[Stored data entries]
*** Begin section ***

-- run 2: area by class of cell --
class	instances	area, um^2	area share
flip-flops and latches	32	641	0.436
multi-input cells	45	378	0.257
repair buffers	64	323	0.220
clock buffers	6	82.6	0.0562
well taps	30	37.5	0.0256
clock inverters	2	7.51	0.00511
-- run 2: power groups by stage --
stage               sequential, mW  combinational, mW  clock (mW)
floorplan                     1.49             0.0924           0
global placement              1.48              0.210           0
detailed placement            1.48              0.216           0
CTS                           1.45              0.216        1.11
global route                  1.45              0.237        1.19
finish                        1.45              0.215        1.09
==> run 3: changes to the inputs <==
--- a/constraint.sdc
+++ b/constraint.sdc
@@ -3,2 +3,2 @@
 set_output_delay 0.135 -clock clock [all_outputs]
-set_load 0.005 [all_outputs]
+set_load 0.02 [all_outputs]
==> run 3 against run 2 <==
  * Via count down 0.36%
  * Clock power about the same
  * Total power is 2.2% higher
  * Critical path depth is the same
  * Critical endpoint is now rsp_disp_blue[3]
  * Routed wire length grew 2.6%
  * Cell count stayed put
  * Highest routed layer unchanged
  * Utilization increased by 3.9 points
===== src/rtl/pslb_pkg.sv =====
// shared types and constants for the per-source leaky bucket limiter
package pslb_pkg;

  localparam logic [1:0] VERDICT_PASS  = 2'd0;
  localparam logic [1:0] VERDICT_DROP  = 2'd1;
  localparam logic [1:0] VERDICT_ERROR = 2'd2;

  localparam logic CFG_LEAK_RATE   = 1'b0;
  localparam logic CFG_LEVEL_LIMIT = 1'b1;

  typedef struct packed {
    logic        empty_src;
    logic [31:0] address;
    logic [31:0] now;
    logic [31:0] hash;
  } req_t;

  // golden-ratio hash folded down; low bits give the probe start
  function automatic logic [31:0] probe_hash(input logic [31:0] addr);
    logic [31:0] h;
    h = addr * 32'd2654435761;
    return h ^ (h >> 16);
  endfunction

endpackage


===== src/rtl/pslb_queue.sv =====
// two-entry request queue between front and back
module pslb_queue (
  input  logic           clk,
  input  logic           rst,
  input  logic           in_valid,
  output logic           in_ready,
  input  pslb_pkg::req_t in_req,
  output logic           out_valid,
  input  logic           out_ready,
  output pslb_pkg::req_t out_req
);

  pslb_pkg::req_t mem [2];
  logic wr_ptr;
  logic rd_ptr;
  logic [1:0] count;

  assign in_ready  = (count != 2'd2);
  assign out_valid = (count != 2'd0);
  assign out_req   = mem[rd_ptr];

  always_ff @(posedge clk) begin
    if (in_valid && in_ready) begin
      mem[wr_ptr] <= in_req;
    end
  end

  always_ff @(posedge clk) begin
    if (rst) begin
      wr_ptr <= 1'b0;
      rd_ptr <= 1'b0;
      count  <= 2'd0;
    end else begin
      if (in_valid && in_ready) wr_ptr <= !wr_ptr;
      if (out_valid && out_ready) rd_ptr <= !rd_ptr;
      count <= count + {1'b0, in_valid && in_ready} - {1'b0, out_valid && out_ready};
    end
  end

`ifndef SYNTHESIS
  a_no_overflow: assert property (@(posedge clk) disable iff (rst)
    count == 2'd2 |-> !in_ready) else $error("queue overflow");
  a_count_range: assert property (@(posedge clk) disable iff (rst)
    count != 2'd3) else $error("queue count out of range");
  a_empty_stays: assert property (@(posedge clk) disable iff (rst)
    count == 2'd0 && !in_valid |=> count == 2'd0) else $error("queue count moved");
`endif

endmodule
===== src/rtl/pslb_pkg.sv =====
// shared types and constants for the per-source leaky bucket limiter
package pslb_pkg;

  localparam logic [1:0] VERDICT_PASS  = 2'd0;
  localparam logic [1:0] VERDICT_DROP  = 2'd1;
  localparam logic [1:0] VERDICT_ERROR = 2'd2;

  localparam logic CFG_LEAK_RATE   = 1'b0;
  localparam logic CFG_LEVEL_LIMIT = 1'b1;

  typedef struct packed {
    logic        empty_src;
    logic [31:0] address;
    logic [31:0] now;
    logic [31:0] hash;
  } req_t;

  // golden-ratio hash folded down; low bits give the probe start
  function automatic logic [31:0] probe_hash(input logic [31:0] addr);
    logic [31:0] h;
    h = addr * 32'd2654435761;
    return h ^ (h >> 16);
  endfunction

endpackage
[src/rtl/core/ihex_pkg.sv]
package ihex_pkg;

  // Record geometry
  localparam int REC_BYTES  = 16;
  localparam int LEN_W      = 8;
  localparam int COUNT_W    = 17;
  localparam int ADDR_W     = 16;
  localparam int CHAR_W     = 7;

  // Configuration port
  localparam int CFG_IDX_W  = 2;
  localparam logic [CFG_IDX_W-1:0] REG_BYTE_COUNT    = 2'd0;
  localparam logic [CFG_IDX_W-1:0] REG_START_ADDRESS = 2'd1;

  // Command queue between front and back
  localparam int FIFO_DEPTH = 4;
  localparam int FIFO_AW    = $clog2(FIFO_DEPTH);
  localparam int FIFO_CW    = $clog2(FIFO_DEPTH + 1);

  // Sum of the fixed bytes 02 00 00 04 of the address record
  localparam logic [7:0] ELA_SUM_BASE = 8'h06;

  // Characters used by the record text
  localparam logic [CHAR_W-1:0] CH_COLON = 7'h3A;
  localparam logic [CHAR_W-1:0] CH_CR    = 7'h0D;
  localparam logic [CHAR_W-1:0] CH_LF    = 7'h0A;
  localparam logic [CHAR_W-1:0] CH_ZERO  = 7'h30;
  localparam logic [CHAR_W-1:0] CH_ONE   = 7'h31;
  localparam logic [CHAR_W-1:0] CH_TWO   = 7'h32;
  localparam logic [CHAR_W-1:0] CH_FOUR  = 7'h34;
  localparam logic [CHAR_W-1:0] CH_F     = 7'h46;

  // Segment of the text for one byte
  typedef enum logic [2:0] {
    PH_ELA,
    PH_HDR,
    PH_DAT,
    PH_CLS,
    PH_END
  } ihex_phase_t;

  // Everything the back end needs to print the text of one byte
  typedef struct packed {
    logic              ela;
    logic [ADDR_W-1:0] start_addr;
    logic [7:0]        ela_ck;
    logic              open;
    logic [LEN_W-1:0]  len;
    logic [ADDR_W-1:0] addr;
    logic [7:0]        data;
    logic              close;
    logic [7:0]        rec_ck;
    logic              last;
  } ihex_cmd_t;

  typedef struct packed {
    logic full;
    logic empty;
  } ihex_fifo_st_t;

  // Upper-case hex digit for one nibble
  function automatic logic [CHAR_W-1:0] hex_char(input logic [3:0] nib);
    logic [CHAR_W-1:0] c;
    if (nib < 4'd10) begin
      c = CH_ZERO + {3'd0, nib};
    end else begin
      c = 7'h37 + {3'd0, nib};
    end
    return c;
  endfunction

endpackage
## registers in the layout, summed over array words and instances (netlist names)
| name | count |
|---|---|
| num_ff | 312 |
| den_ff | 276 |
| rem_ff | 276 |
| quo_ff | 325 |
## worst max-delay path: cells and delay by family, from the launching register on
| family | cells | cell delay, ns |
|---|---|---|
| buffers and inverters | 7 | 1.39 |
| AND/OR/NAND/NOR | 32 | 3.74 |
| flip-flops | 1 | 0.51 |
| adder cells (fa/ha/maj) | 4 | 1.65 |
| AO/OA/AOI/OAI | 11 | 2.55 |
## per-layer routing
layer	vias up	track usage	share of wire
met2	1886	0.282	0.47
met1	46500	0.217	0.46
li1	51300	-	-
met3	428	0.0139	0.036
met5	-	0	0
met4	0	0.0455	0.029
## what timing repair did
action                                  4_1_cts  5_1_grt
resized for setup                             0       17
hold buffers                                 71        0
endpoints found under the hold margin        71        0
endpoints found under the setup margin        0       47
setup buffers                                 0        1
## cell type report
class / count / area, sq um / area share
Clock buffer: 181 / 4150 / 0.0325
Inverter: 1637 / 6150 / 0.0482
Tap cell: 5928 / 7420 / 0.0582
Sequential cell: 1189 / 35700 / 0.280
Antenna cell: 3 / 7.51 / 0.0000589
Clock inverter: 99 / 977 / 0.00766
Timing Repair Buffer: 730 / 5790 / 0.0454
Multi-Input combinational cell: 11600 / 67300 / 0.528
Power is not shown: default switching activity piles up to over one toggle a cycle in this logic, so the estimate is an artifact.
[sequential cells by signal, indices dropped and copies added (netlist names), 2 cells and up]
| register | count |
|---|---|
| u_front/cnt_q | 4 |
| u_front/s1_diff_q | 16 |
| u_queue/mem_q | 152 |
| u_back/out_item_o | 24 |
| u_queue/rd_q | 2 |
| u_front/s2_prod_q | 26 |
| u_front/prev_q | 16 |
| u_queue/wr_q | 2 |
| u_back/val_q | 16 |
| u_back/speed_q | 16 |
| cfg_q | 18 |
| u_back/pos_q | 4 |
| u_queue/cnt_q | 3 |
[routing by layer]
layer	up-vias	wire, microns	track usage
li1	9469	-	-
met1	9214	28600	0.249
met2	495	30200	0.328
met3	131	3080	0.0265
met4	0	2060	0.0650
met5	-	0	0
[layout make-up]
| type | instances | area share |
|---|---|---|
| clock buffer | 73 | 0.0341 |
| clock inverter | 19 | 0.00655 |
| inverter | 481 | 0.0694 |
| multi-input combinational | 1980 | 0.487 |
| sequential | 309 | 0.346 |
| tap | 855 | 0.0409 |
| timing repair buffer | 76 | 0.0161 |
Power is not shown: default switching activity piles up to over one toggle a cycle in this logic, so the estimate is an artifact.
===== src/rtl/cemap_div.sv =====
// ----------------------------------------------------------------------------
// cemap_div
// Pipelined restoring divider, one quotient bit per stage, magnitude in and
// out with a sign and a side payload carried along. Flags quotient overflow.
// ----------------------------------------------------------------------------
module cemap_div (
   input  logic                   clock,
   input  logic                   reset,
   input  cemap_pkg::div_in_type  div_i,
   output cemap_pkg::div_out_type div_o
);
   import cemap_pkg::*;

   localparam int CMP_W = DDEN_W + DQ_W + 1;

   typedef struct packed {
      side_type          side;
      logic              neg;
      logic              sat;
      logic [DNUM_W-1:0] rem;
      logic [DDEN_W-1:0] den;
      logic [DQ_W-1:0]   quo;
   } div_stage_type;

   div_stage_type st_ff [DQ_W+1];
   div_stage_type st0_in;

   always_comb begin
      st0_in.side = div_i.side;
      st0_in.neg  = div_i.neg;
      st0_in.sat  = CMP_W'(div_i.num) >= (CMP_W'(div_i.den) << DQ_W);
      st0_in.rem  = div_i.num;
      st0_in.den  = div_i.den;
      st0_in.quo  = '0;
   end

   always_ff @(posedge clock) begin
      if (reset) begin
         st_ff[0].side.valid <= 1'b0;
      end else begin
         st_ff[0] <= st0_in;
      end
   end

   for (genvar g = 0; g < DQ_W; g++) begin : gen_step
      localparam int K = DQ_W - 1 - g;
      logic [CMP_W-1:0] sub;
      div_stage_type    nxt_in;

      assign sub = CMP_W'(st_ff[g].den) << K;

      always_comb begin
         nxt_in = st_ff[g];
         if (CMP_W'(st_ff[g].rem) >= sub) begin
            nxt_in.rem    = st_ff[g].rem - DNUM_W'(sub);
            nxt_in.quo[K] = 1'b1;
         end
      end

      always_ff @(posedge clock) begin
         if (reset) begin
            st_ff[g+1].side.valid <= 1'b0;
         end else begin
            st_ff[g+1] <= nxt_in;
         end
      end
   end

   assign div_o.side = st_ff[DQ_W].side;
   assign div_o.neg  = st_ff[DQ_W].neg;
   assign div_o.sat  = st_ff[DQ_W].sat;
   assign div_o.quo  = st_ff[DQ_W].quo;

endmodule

*** End section ***

▶ [Task directions] From the records above, give again exactly the lines running from the line with "u_back/pos_q | 4 |" to the line with "76 | 0.0161 |", inclusive.

▶ [The completed task]
| u_back/pos_q | 4 |
| u_queue/cnt_q | 3 |
[routing by layer]
layer	up-vias	wire, microns	track usage
li1	9469	-	-
met1	9214	28600	0.249
met2	495	30200	0.328
met3	131	3080	0.0265
met4	0	2060	0.0650
met5	-	0	0
[layout make-up]
| type | instances | area share |
|---|---|---|
| clock buffer | 73 | 0.0341 |
| clock inverter | 19 | 0.00655 |
| inverter | 481 | 0.0694 |
| multi-input combinational | 1980 | 0.487 |
| sequential | 309 | 0.346 |
| tap | 855 | 0.0409 |
| timing repair buffer | 76 | 0.0161 |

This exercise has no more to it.